ENTRIES SUPPLIED:
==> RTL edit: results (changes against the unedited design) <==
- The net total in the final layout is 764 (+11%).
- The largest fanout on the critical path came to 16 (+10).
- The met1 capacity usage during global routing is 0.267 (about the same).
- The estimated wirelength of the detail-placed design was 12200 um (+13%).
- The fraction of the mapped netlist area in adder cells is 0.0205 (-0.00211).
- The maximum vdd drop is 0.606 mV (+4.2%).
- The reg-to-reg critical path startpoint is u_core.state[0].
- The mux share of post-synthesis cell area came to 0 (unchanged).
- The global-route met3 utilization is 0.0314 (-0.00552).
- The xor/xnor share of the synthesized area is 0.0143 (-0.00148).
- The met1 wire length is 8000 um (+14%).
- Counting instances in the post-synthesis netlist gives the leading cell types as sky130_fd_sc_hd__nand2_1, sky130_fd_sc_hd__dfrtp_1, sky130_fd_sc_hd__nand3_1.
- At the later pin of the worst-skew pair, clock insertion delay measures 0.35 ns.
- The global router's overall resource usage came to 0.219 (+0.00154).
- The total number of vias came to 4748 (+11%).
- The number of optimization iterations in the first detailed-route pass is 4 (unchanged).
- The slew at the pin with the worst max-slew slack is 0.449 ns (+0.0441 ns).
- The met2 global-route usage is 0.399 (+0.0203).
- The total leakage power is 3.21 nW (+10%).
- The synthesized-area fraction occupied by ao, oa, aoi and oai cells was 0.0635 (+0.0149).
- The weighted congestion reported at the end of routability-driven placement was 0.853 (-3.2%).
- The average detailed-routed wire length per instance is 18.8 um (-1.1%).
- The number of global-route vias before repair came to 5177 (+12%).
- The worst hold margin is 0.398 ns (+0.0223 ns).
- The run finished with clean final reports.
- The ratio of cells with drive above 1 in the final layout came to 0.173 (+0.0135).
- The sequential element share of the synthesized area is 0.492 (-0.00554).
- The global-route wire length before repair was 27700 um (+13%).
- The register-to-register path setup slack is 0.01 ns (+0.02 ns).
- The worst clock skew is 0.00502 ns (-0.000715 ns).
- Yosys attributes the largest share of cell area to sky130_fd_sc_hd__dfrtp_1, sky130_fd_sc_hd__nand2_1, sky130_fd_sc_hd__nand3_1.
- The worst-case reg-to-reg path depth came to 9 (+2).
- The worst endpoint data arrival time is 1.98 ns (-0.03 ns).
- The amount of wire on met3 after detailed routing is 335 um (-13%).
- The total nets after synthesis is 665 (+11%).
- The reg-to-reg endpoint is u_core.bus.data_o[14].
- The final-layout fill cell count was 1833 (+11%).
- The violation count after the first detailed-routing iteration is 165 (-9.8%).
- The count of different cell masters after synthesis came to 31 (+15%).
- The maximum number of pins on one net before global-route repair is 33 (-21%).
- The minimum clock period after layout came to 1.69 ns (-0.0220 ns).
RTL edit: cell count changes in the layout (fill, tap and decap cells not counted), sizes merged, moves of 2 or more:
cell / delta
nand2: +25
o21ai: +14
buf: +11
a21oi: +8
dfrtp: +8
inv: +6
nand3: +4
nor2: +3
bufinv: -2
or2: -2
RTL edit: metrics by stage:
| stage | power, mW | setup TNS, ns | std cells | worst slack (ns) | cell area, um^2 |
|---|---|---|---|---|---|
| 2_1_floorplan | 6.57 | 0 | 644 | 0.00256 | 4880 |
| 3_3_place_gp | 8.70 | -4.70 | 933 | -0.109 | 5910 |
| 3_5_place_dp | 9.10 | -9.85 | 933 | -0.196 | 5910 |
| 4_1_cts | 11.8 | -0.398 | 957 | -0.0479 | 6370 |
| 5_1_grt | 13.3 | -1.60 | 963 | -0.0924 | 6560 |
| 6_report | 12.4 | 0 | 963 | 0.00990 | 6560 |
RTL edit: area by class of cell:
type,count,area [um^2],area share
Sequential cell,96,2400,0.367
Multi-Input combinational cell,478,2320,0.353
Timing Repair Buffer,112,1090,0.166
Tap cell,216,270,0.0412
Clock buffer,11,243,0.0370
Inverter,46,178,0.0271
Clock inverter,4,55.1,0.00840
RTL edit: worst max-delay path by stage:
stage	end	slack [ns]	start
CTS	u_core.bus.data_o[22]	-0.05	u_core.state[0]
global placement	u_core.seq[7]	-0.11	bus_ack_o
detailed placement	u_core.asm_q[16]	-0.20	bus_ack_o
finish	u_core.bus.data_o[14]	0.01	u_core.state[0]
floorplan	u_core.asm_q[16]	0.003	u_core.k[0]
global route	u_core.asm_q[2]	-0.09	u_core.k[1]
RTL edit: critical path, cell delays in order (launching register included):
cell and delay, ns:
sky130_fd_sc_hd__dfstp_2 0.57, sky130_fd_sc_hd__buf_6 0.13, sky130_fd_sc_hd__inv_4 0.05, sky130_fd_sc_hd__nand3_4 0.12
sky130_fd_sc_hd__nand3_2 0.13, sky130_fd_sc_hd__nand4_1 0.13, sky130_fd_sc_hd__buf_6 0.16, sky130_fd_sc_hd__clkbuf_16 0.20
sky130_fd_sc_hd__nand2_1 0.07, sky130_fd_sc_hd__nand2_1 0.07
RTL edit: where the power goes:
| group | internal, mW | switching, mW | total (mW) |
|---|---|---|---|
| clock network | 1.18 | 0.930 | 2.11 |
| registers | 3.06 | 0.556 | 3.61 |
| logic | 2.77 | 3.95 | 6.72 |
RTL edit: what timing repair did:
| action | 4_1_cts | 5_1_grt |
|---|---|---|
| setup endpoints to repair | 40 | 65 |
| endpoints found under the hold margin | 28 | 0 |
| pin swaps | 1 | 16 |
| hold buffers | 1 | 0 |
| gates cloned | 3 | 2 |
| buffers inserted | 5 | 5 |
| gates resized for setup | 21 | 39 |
==> src/rtl/clk_divider.sv <==
// ---------------------------------------------------------------------------
// clk_divider
//   Programmable integer clock divider. It divides i_ref_clk by a runtime
//   ratio N and supports both even and odd N. An even N gives a 50% duty
//   cycle. An odd N gives a low phase of (N+1)/2 cycles and a high phase of
//   (N-1)/2 cycles. When the divider is not active, the reference clock is
//   passed straight through.
//
// Ports
//   i_ref_clk    in   reference clock; all state changes on its rising edge
//   i_rst        in   asynchronous active-high reset
//   i_clk_en     in   divider enable; 0 selects bypass
//   i_div_ratio  in   division ratio N (unsigned); N<2 also selects bypass
//   o_div_clk    out  divided clock, or i_ref_clk in bypass
// ---------------------------------------------------------------------------
module clk_divider #(
    parameter int DIV_RATIO_WIDTH = 8
) (
    input  logic                       i_ref_clk,
    input  logic                       i_rst,
    input  logic                       i_clk_en,
    input  logic [DIV_RATIO_WIDTH-1:0] i_div_ratio,
    output logic                       o_div_clk
);

    localparam int CW = DIV_RATIO_WIDTH - 1;

    logic [CW-1:0] cnt_q, cnt_d;
    logic          div_q, div_d;
    logic          ph_q,  ph_d;

    logic          act;
    logic          odd;
    logic [CW-1:0] half;
    logic [CW-1:0] thr;

    // N >= 2 exactly when any bit above bit 0 is set.
    assign act  = i_clk_en & (|i_div_ratio[DIV_RATIO_WIDTH-1:1]);
    assign odd  = i_div_ratio[0];
    assign half = i_div_ratio[DIV_RATIO_WIDTH-1:1];

    // ph_q is set during the high phase. For odd N the low phase lasts one
    // cycle longer: its threshold is lo-1 = half, and the high phase uses
    // hi-1 = half-1. Even N uses half-1 for both phases. half is at least 1
    // whenever the divider is active, so half-1 never wraps where it is used.
    assign thr = (odd && !ph_q) ? half : (half - CW'(1));

    always_comb begin
        cnt_d = cnt_q;
        div_d = div_q;
        ph_d  = ph_q;
        if (!act) begin
            // Hold the state cleared so that enabling starts a low phase.
            cnt_d = '0;
            div_d = 1'b0;
            ph_d  = 1'b0;
        end else if (cnt_q >= thr) begin
            // The >= comparison (not ==) lets a ratio lowered on the fly
            // take effect on the next edge, so the counter never runs away.
            cnt_d = '0;
            div_d = ~div_q;
            ph_d  = ~div_q;
        end else begin
            cnt_d = cnt_q + CW'(1);
        end
    end

    always_ff @(posedge i_ref_clk or posedge i_rst) begin
        if (i_rst) begin
            cnt_q <= '0;
            div_q <= 1'b0;
            ph_q  <= 1'b0;
        end else begin
            cnt_q <= cnt_d;
            div_q <= div_d;
            ph_q  <= ph_d;
        end
    end

    // Combinational bypass mux. Dropping the enable switches to the
    // reference clock at once, without waiting for a clock edge.
    assign o_div_clk = act ? div_q : i_ref_clk;

endmodule

==> config.mk <==
export PLATFORM = sky130hd
export DESIGN_NAME = clk_divider
export DESIGN_NICKNAME = d
export VERILOG_FILES = /design/src/rtl/clk_divider.sv
export SDC_FILE = /design/constraint.sdc
export NUM_CORES = 1
export LEC_CHECK = 0
export BUFFER_PORTS_ARGS = -buffer_cell sky130_fd_sc_hd__buf_2
export CORE_AREA = 2 2 39 41
export DETAILED_ROUTE_END_ITERATION = 10
export DIE_AREA = 0 0 41 43
export HOLD_SLACK_MARGIN = 0.15
export PLACE_DENSITY_LB_ADDON = 0.05
export SYNTH_ARGS = -nofsm -noshare
export SYNTH_HDL_FRONTEND = slang
export SYNTH_SLANG_ARGS = --single-unit
==> constraint.sdc <==
create_clock -name i_ref_clk -period 3 [get_ports i_ref_clk]
set_input_delay 0.3 -clock i_ref_clk [delete_from_list [all_inputs] [get_ports i_ref_clk]]
set_output_delay 0.3 -clock i_ref_clk [all_outputs]
set_load 0.02 [all_outputs]
; Word level (Yosys, flattened, before mapping)
; Cells that the tools add are included.
[word_totals]
register_bits = 8
input_bits = 11
[classes]
addsub = 2
magnitude_cmp = 1
n_eq_ne = 1
mux = 6
bitwise = 2
reduce_logical = 3
[op_table]
columns = cell, count
row1 = 7-bit two-way mux, 3
row2 = 7-bit by 1-bit adder with 7-bit output (second input constant), 1
row3 = 7-bit greater-or-equal comparator, 1
row4 = 7-bit OR reduction, 1
row5 = 7-bit by 1-bit subtractor with 7-bit output (second input constant), 1
row6 = 1-bit two-way mux, 3
row7 = 2-bit by 1-bit inequality test with 1-bit output (second input constant), 1
row8 = 1-bit AND, 1
row9 = 1-bit logical AND, 1
row10 = 1-bit logical NOT, 1
row11 = 1-bit inverter, 1

; Depth between registers and ports, before layout
[depth]
ltp_word = 6
depth_mapped = 10

==> parameters.txt <==
Parameter                              Value

Run status
  Outcome    complete, no violations

Clock network
  Number of setup buffers added after CTS    0
  Clock latency at the later pin of the worst-skew pair    370 ps
  Cts repair resizes    0
  TritonCTS clock tree    yes
  CTS hold repair buffers    1
  Clock transition at path regs    50 ps

Pwr
  Sequential fraction of design power    35.1%
  Switching pwr    0.09744 mW
  Peak ir drop on the vdd network    321.5 uV
  Cell-internal power    0.2357 mW
  Net Sw Frac    29.24%
  Proportion of power drawn by the clock network    48.6%
  Post-layout total power    0.3332 mW
  Static leakage    0.4071 nW
  Part of the total power dissipated in combinational logic    16.3%
  Areal power density over the cells    420.7 nW/um2

Logic synthesis
  Share of flip-flops with an asynchronous set or reset after synthesis    100.0%
  Synthesized flop and latch total    8
  Share of synthesized area occupied by flip-flops and latches    30.25%
  Netlist Area Pre-Place    661.9 um2
  Yosys Warn Count    0
  Post-Synthesis Net Count    96
  Ys flop type    sky130_fd_sc_hd__dfrtp_1
  Number of flops mapped to enable cells by yosys    0
  Avg Cell Area, Syn    8.825 um2
  Syn Inst Count    75
  Distinct cells, synth    20

Critical path
  Critical path data required time    3300 ps
  Classification of the worst setup path    reg2reg
  Crit path max fanout    6
  Number of cells on the worst reg-to-reg path    9
  Nature of the critical path endpoint    flop
  CP arrival    2610 ps
  Nature of the critical path startpoint    flop

Layout
  Highest-count cells in the layout ignoring fill and taps    11 x sky130_fd_sc_hd__buf_2, 10 x sky130_fd_sc_hd__nand2_1, 10 x sky130_fd_sc_hd__ha_1
  Signed area change from the synthesized netlist to the final layout    19.66%
  Leading cell type in the layout, fill and taps excluded    sky130_fd_sc_hd__buf_2
  Proportion of layout cells with a drive suffix above 1    21.51%
  Number of nets in the finished design    116
  Number of antenna diodes    0

Floorplan
  Chip Height    43 um
  Num rows    14
  Total die area    1763 um2
  Total core area    1384 um2
  DIE WIDTH    41 um
  # IOs    12
  Starting density of the core    47.83%

Route
  Detailed-route DRC error count    0
  Final WL    1174 um
  Number of vias per cell    5.000
  Met1 wire length    566 um
  Average wire per cell in the routed design    10.77 um
  DR WL met3    57 um
  Final ANT Viol Nets    0
  Vias after detailed routing    545
  Pre-Repair DR Iteration Count    3
  WL met2    528 um
  Highest metal layer used by the detailed router    met4
  Iter 0 DRT Violations    12

Timing
  Fin. Hold Viols    0
  Unrepaired setup endpoints after global routing    no
  Max-slew headroom at the worst pin    80.48%
  Final min period    2311 ps
  Final Max Slew Viols    0
  Worst slack on hold paths    336.1 ps
  Final clock period utilization by the worst path    77.03%
  Final setup violating endpoints    0
  Accumulated negative setup slack    0 ps
  Pin slew with the least headroom to its limit    292.4 ps
  Achievable frequency    0.4327 GHz
  Clk_skew    2.909 ps

Global route
  Global-route total usage across every layer    18.77%
  Maximum number of pins on one net before global-route repair    9
  Number of antenna violations at the first check in global routing    0
  Number of global-route vias before repair    571
  Overflow left after global routing    0
  Global-route wire length before repair    2090 um

Place
  Placer Congestion    0.7242
  Half-perimeter wire length after detailed placement    966.7 um
  Count of buffers inserted at the top-level ports    11

Hold path
  Class of the worst hold path    in2reg
  Worst hold stages    4

Flow run
  Max-cap viol count    0
[synthesized netlist by cell type (3+ instances only)]
| library cell | instances | area, um2 |
|---|---|---|
| sky130_fd_sc_hd__ha_1 | 10 | 125.1 |
| sky130_fd_sc_hd__xnor2_1 | 4 | 35.03 |
| sky130_fd_sc_hd__nand3_1 | 3 | 15.01 |
| sky130_fd_sc_hd__o21ai_0 | 3 | 15.01 |
| sky130_fd_sc_hd__xor2_1 | 7 | 61.31 |
| sky130_fd_sc_hd__inv_1 | 4 | 15.01 |
| sky130_fd_sc_hd__a21oi_1 | 4 | 20.02 |
| sky130_fd_sc_hd__nand2_1 | 10 | 37.54 |
| sky130_fd_sc_hd__dfrtp_1 | 8 | 200.2 |
| sky130_fd_sc_hd__nor2_1 | 9 | 33.78 |
[path summary, 6_finish.rpt]
kind / startpoint / endpoint / slack [ps]
min in group asynchronous: i_rst / cnt_q[2] / 400
hold / removal: i_clk_en / div_q / 340
setup / recovery: div_q / cnt_q[5] / 690
setup reg to reg: div_q / cnt_q[5] / 690
hold reg to reg: cnt_q[0] / cnt_q[0] / 490
max in group asynchronous: i_rst / cnt_q[6] / 2370
[layer usage]
layer  vias to the layer above  global-route usage [%]
met1                       238                   21.57
met5                         -                   4.167
met3                         4                   13.09
met4                         0                   13.33
met2                        11                   23.13
li1                        292                       -
[through the flow]
stage,instance area (um2),utilization [%],setup WS [ps],std cells
6_report,792.0,57.23,689.1,109
5_1_grt,792.0,57.23,498.0,109
4_1_cts,792.0,57.23,667.2,109
3_5_place_dp,737.0,53.25,601.4,102
3_3_place_gp,737.0,53.25,656.0,102
2_1_floorplan,661.9,-,887.5,75
[flip-flops by register name (all words and copies together), names as in the netlist]
register,flops
cnt_q,7
div_q,1
[critical path: stages, from the launching register on]
cell,delay (ps)
sky130_fd_sc_hd__dfrtp_1,350
sky130_fd_sc_hd__nand2b_1,230
sky130_fd_sc_hd__nand3_1,140
sky130_fd_sc_hd__or3_1,340
sky130_fd_sc_hd__xor2_1,150
sky130_fd_sc_hd__ha_1,290
sky130_fd_sc_hd__a21oi_1,120
sky130_fd_sc_hd__o21ai_0,120
sky130_fd_sc_hd__a211o_2,380
sky130_fd_sc_hd__nor2_1,130
[power by group through the flow]
stage / sequential (mW) / clock [mW] / combinational (mW)
4_1_cts: 0.117 / 0.168 / 0.0554
5_1_grt: 0.118 / 0.183 / 0.0651
3_5_place_dp: 0.119 / 0.0225 / 0.0542
6_report: 0.117 / 0.162 / 0.0543
3_3_place_gp: 0.119 / 0.0225 / 0.0530
2_1_floorplan: 0.118 / 0.0162 / 0.0368
[area by class of cell]
class / instances / area [um2]
Clock buffer: 7 / 50.05
Inverter: 4 / 15.01
Fill cell: 140 / 591.8
Sequential cell: 8 / 200.2
Timing Repair Buffer: 11 / 60.06
Multi-Input combinational cell: 63 / 446.7
Tap cell: 16 / 20.02
[kinds of logic after synthesis]
kind of cell / count (synthesis) / synth area share, %
AO/OA/AOI/OAI: 10 / 10.02
XOR/XNOR: 11 / 14.56
adder cells (fa/ha/maj): 10 / 18.90
buffers and inverters: 4 / 2.268
flip-flops: 8 / 30.25
multiplexers: 1 / 1.512
AND/OR/NAND/NOR: 31 / 22.49
(Power assumes the default switching activity.)
File: config.mk
export PLATFORM = sky130hd
export DESIGN_NAME = onehot_decoder_pending
export DESIGN_NICKNAME = d
export VERILOG_FILES = /design/src/rtl/onehot_decoder_pending_pkg.sv /design/src/rtl/onehot_decoder_pending_pending_bit_cell.sv /design/src/rtl/onehot_decoder_pending.sv
export SDC_FILE = /design/constraint.sdc
export NUM_CORES = 1
export LEC_CHECK = 0
export BUFFER_PORTS_ARGS = -buffer_cell sky130_fd_sc_hd__buf_2
export CAP_MARGIN = 20
export CORE_UTILIZATION = 30
export CTS_BUF_LIST = sky130_fd_sc_hd__clkbuf_16
export DETAILED_ROUTE_END_ITERATION = 8
export PLACE_DENSITY = 0.53
export RECOVER_POWER = 25
export SYNTH_ARGS = -nofsm -noshare
export SYNTH_HDL_FRONTEND = slang
export SYNTH_SLANG_ARGS = --single-unit
File: constraint.sdc
create_clock -name clk -period 0.83 [get_ports clk]
set_input_delay 0.1245 -clock clk [delete_from_list [all_inputs] [get_ports clk]]
set_output_delay 0.1245 -clock clk [all_outputs]
set_load 0.005 [all_outputs]
File: src/rtl/onehot_decoder_pending_pkg.sv
// Shared definitions for the one-hot decoder with sticky pending capture.
// Holds the index width, the decoded line count and the index -> one-hot
// decode function. The encoder bench reuses decode() for its reference model.
package onehot_decoder_pending_pkg;

  localparam int DEC_IDX_W = 3;
  localparam int DEC_N     = 1 << DEC_IDX_W;

  // Index to one-hot; exactly one bit of the result is set.
  function automatic logic [DEC_N-1:0] decode(input logic [DEC_IDX_W-1:0] idx);
    logic [DEC_N-1:0] oh;
    oh      = '0;
    oh[idx] = 1'b1;
    return oh;
  endfunction

endpackage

EXERCISE DIRECTIONS:
Among the lines of the entries above, count those containing the string "came". Write the number alone.

RESULT BELOW:
9